Image processing becomes more difficult when you involve colour images. That’s primarily because there is more data involved. With monochrome images, there is really only intensity. With colour images comes chromaticity – and the possibility of modifying the intrinsic colours within an image whilst performing some form of image enhancement. Often, image enhancement in colour images is challenging because the impact of the enhancement is very subjective.

Consider this image of Schynige Platte in Switzerland. It is very colourful, and seems quite vibrant.

The sky however seems too aquamarine. The whole picture seems like some sort of “antique photo filter” has been applied to it. How do we enhance it, and what do we want to enhance? Do we want to make the colours more vibrant? Do we want to improve the contrast?

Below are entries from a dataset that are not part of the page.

From an optimization exercise on the open Yosys and OpenROAD flow, aimed at small area, a short achievable clock period and few clock cycles per item; shortcuts taken in it are not production practice. In this exercise RTL edits were held to simulation tests only and were not proved equivalent to the original. Power is estimated from default activity; no workload was simulated.

==> exp/fjord <==
==> flow/design.v (excerpt) <==
module upb_freq_codec (
    input             clk,
    input             rst,           
    input             in_valid,
    output            in_ready,
    input      [3:0]  in_op,         
    input             in_layout,     
    input      [31:0] in_freq,
    input      [31:0] in_fcint,
    input      [31:0] in_fcfrac,
    input      [15:0] in_dreg0,
    input      [15:0] in_dreg1,
    output            out_valid,
    output     [3:0]  out_fcause,    
    output     [31:0] out_freq,
    output     [7:0]  out_fcint,
    output     [23:0] out_fcfrac,
    output     [15:0] out_dreg0,
    output     [15:0] out_dreg1
);
==> flow/config.mk <==
export PLATFORM = sky130hd
export DESIGN_NAME = upb_freq_codec
export DESIGN_NICKNAME = upb_freq_codec
export VERILOG_FILES = /design/flow/design.v
export SDC_FILE = /design/flow/constraint.sdc
export NUM_CORES = 4
export LEC_CHECK = 0
export CAP_MARGIN = 20
export CORE_MARGIN = 2
export CORE_UTILIZATION = 55
export CTS_CLUSTER_DIAMETER = 150
export CTS_CLUSTER_SIZE = 32
export SLEW_MARGIN = 20
==> flow/constraint.sdc <==
create_clock -name core_clock -period 11.0 [get_ports {clk}]
set_input_delay 2.2000 -clock core_clock [delete_from_list [all_inputs] [get_ports {clk}]]
set_output_delay 2.2000 -clock core_clock [all_outputs]
set_load 0.01 [all_outputs]
standard.sh (not shown) runs the stock make flow with config.mk's settings and CLKGATE_MAP_FILE= SYNTH_SCRIPT=/design/flow/synth_recipe.tcl, a recipe that flattens the netlist after the stock synthesis.
==> flow/flow/run.sh <==
#!/bin/bash
# Standard ORFS layout (standard.sh), with the port buffers made of the smallest buffer
# and timing repair aiming below the clock period. Each step's output goes to its own log.
set -euo pipefail
export BUFFER_PORTS_ARGS="-buffer_cell sky130_fd_sc_hd__buf_1"
if [[ -f flow/margin.txt ]]; then export SETUP_SLACK_MARGIN=$(cat flow/margin.txt); fi
bash standard.sh synth > synth.log 2>&1
bash standard.sh floorplan > floorplan.log 2>&1
bash standard.sh place > place.log 2>&1
bash standard.sh cts > cts.log 2>&1
bash standard.sh route > route.log 2>&1
bash standard.sh finish > finish.log 2>&1
==> flow/flow/margin.txt <==
7.0
==> exp/willow: changes against exp/fjord <==
--- a/flow/design.v
+++ b/flow/design.v
@@ -24,18 +24,21 @@
     reg          rdy;        
     reg          mode;       
     reg  [2:0]   cnt;
     reg  [18:0]  rem;        
     reg  [31:0]  S;          
     reg          ov;
     reg  [2:0]   fc;
+    reg  [31:0]  O;          
+    reg  [2:0]   fco;        
+    reg          qpend;      
     reg          f31;        
     assign in_ready = rdy;
     assign out_valid = ov;
-    assign out_fcause = {1'b0, fc};
+    assign out_fcause = {1'b0, fco};
     wire hz = (in_op == 4'hB);
     wire rh = (in_op == 4'hC);
     wire st = (in_op == 4'hD);
     wire rs = (in_op == 4'hE);
     wire a_bad = (|in_fcint[31:6]) || (|in_fcfrac[31:19]);
     wire b_bad = (|in_fcint[31:8]) || (|in_fcfrac[31:24]);
     wire r_flt = (rh & a_bad) | (st & (in_layout ? a_bad : b_bad));
@@ -160,46 +163,54 @@
     assign md[18] = |(md_dec & 16'h5a94);
     assign md[19] = |(md_dec & 16'h6318);
     assign md[20] = |(md_dec & 16'h83e0);
     assign md[21] = |(md_dec & 16'hfc00);
     wire [21:0] ms = {4'd0, rem[17:0]} + md;
     wire last  = mode ? (cnt == 3'd5) : (cnt == 3'd5);
     wire first = (cnt == 3'd0);
+    wire [18:0] rem_st = mode ? {1'b0, dr} : {1'b0, ms[21:4]};
     wire [31:0] fop = {f31, rem, S[31:20]};            
     wire fbad  = (fop < F_MIN) || (fop > F_MAX);
     wire abort = first & (fc[0] | (mode & fbad));
+    wire [31:0] S_step = {S[27:1], (first & mode) ? dq[4] : S[0], mode ? dq[3:0] : ms[3:0]};
+    wire upd = ~busy | last;               
+    wire acc = in_valid & rdy;
     always @(posedge clk) begin
         if (rst) begin
-            busy <= 1'b0;
-            ov   <= 1'b0;
-        end else if (busy) begin
-            ov <= last | abort;
-            if (last | abort) busy <= 1'b0;
+            busy  <= 1'b0;
+            rdy   <= 1'b1;
+            ov    <= 1'b0;
+            qpend <= 1'b0;
         end else begin
-            ov   <= in_valid & ~go;
-            busy <= in_valid & go;
+            ov    <= (busy & (last | abort)) | qpend;
+            qpend <= upd & acc & ~go;
+            if (upd) begin
+                busy <= acc & go;
+                rdy  <= ~(acc & go);
+            end else if (abort) begin
+                busy <= 1'b0;
+                rdy  <= 1'b1;
+            end else begin
+                rdy  <= mode ? (cnt == 3'd4) : (cnt == 3'd4);
+            end
         end
     end
     always @(posedge clk) begin
-        if (rst)       rdy <= 1'b1;
-        else if (busy) rdy <= last | abort;
-        else           rdy <= ~(in_valid & go);
-    end
-    always @(posedge clk) begin
-        if (busy) begin
-            cnt <= cnt + 3'd1;
-            rem <= mode ? {1'b0, dr} : {1'b0, ms[21:4]};
-            S   <= {S[27:1], (first & mode) ? dq[4] : S[0], mode ? dq[3:0] : ms[3:0]};
-            if (first & mode & fbad) fc <= 3'b110;
-        end else begin
+        O   <= {(qpend ? S[31] : S_step[31]), (qpend ? S[30] : mode ? S_step[30] : rem_st[17]), (qpend ? S[29] : mode ? S_step[29] : rem_st[16]), (qpend ? S[28] : mode ? S_step[28] : rem_st[15]), (qpend ? S[27] : mode ? S_step[27] : rem_st[14]), (qpend ? S[26] : mode ? S_step[26] : rem_st[13]), (qpend ? S[25] : mode ? S_step[25] : rem_st[12]), (qpend ? S[24] : mode ? S_step[24] : rem_st[11]), (qpend ? S[23] : mode ? S_step[23] : rem_st[10]), (qpend ? S[22] : mode ? S_step[22] : rem_st[9]), (qpend ? S[21] : mode ? S_step[21] : rem_st[8]), (qpend ? S[20] : mode ? S_step[20] : rem_st[7]), (qpend ? S[19] : mode ? S_step[19] : rem_st[6]), (qpend ? S[18] : mode ? S_step[18] : rem_st[5]), (qpend ? S[17] : mode ? S_step[17] : rem_st[4]), (qpend ? S[16] : mode ? S_step[16] : rem_st[3]), (qpend ? S[15] : S_step[15]), (qpend ? S[14] : mode ? S_step[14] : rem_st[2]), (qpend ? S[13] : mode ? S_step[13] : rem_st[1]), (qpend ? S[12] : mode ? S_step[12] : rem_st[0]), (qpend ? S[11] : S_step[11]), (qpend ? S[10] : S_step[10]), (qpend ? S[9] : S_step[9]), (qpend ? S[8] : S_step[8]), (qpend ? S[7] : S_step[7]), (qpend ? S[6] : S_step[6]), (qpend ? S[5] : S_step[5]), (qpend ? S[4] : S_step[4]), (qpend ? S[3] : S_step[3]), (qpend ? S[2] : S_step[2]), (qpend ? S[1] : S_step[1]), (qpend ? S[0] : S_step[0])};
+        fco <= qpend ? fc : (busy & first & mode & fbad) ? 3'b110 : fc;
+        if (upd) begin
             mode <= in_op[0];
             cnt  <= 3'd0;
             fc   <= {r_flt, ill | r_flt, r_flt};
             f31  <= in_freq[31];
             rem  <= rem_ld;
             S    <= S_ld;
+        end else begin
+            cnt <= cnt + 3'd1;
+            rem <= rem_st;
+            S   <= S_step;
         end
     end
-    assign {out_fcint, out_fcfrac} = {S[31], S[30], S[24], S[23], S[22], S[21], S[20], S[19], S[29], S[28], S[27], S[26], S[25], S[18], S[17], S[16], S[15], S[14], S[13], S[12], S[11], S[10], S[9], S[8], S[7], S[6], S[5], S[4], S[3], S[2], S[1], S[0]};
-    assign {out_dreg0, out_dreg1}  = {S[7], S[6], S[11], S[10], S[9], S[8], S[15], S[14], S[5], S[4], S[3], S[2], S[1], S[13], S[12], S[19], S[18], S[17], S[16], S[23], S[22], S[21], S[20], S[27], S[26], S[25], S[24], S[31], S[30], S[29], S[28], S[0]};
-    assign out_freq = {1'b0, rem[17:0], S[3], S[2], S[1], S[0], S[7], S[6], S[5], S[4], S[11], S[10], S[9], S[8], S[15]};    
+    assign {out_fcint, out_fcfrac} = {O[31], O[30], O[24], O[23], O[22], O[21], O[20], O[19], O[29], O[28], O[27], O[26], O[25], O[18], O[17], O[16], O[15], O[14], O[13], O[12], O[11], O[10], O[9], O[8], O[7], O[6], O[5], O[4], O[3], O[2], O[1], O[0]};
+    assign {out_dreg0, out_dreg1}  = {O[7], O[6], O[11], O[10], O[9], O[8], O[15], O[14], O[5], O[4], O[3], O[2], O[1], O[13], O[12], O[19], O[18], O[17], O[16], O[23], O[22], O[21], O[20], O[27], O[26], O[25], O[24], O[31], O[30], O[29], O[28], O[0]};
+    assign out_freq = {1'b0, O[30], O[29], O[28], O[27], O[26], O[25], O[24], O[23], O[22], O[21], O[20], O[19], O[18], O[17], O[16], O[14], O[13], O[12], O[3], O[2], O[1], O[0], O[7], O[6], O[5], O[4], O[11], O[10], O[9], O[8], O[15]};
 endmodule
==> flow/flow/margin.txt (replaced) <==
7.2
- CTS_CLUSTER_DIAMETER: 150 -> unset
- CTS_CLUSTER_SIZE: 32 -> unset
- TNS_END_PERCENT: unset -> 20
==> notes <==
- Between exp/fjord and exp/willow, the lower core utilization is in exp/fjord (gap 0.66 points).
- Against exp/willow, the maximum frequency of exp/fjord is lower by 0.37%.
- Against exp/willow, the final area of exp/fjord is smaller by about 13%.
- Against exp/fjord, the non-clock buffer count of exp/willow is higher by 17.
- Of exp/fjord and exp/willow, exp/willow has the higher final cell count (gap about 10%, measured against exp/willow).
- Of exp/fjord and exp/willow, exp/willow has the higher clock power (gap about 5%, measured against exp/willow).
Testbench counts of exp/fjord, summed over its fixed seeds: cycles 12,458, items 2,400.
Testbench counts of exp/willow, summed over its fixed seeds: cycles 10,791, items 2,400.

==> re-timing with driven ports <==
Ports are ideal in the flow. The routed layouts listed here were re-timed in OpenROAD.
Step 1 (the two cells are an assumption about what drives the block):
set clk [get_ports {clk}]
set_driving_cell -lib_cell sky130_fd_sc_hd__clkbuf_16 $clk
set_driving_cell -lib_cell sky130_fd_sc_hd__buf_2 [delete_from_list [all_inputs] $clk]
Step 2, shift: input delay + t, output delay - t, t = (earliest + latest rising clock arrival at the registers) / 2. This alone moves slack from input paths to output paths.
a / b / c = ideal / step 1 / step 2; a / b = the first two.
run	shift t [ns]	slack for setup (ns)	latest minus earliest clock arrival (ns)	worst data-port slew with drivers (ns)	pins driven straight from the clock port
exp/fjord	0.389	7.138 / 7.138 / 6.817	0.012 / 0.012	0.04	1
exp/willow	0.404	7.153 / 7.153 / 6.910	0.022 / 0.022	0.04	1
After both steps every run listed still meets setup and hold. For exp/fjord, which loses most, drivers alone change the setup slack by 0.000 ns; drivers and shift together by -0.321 ns.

In the first instance, we merely stretch the histogram to reduce the gray tonality of the image. Everything becomes much brighter, and there is a slight improvement in contrast. There are parts of the image that do seem too yellow, but it is hard to know whether this is an artifact of the original scene, or the photograph (likely an artifact of dispersing yellow flower petals).

Alternatively, we can improve the images contrast. In this case, this is achieved by applying a Retinex filter to the image, and then taking the average of the filter result and the original image. The resulting image is not as “bright”, but shows more contrast, especially in the meadows.

Are either of these enhanced images better? The answer of course is in the eye of the beholder. All three images have certain qualities which are appealing. At the end of the day, improving the aesthetic appeal of a colour image is not an easy task, and there is no “best” algorithm.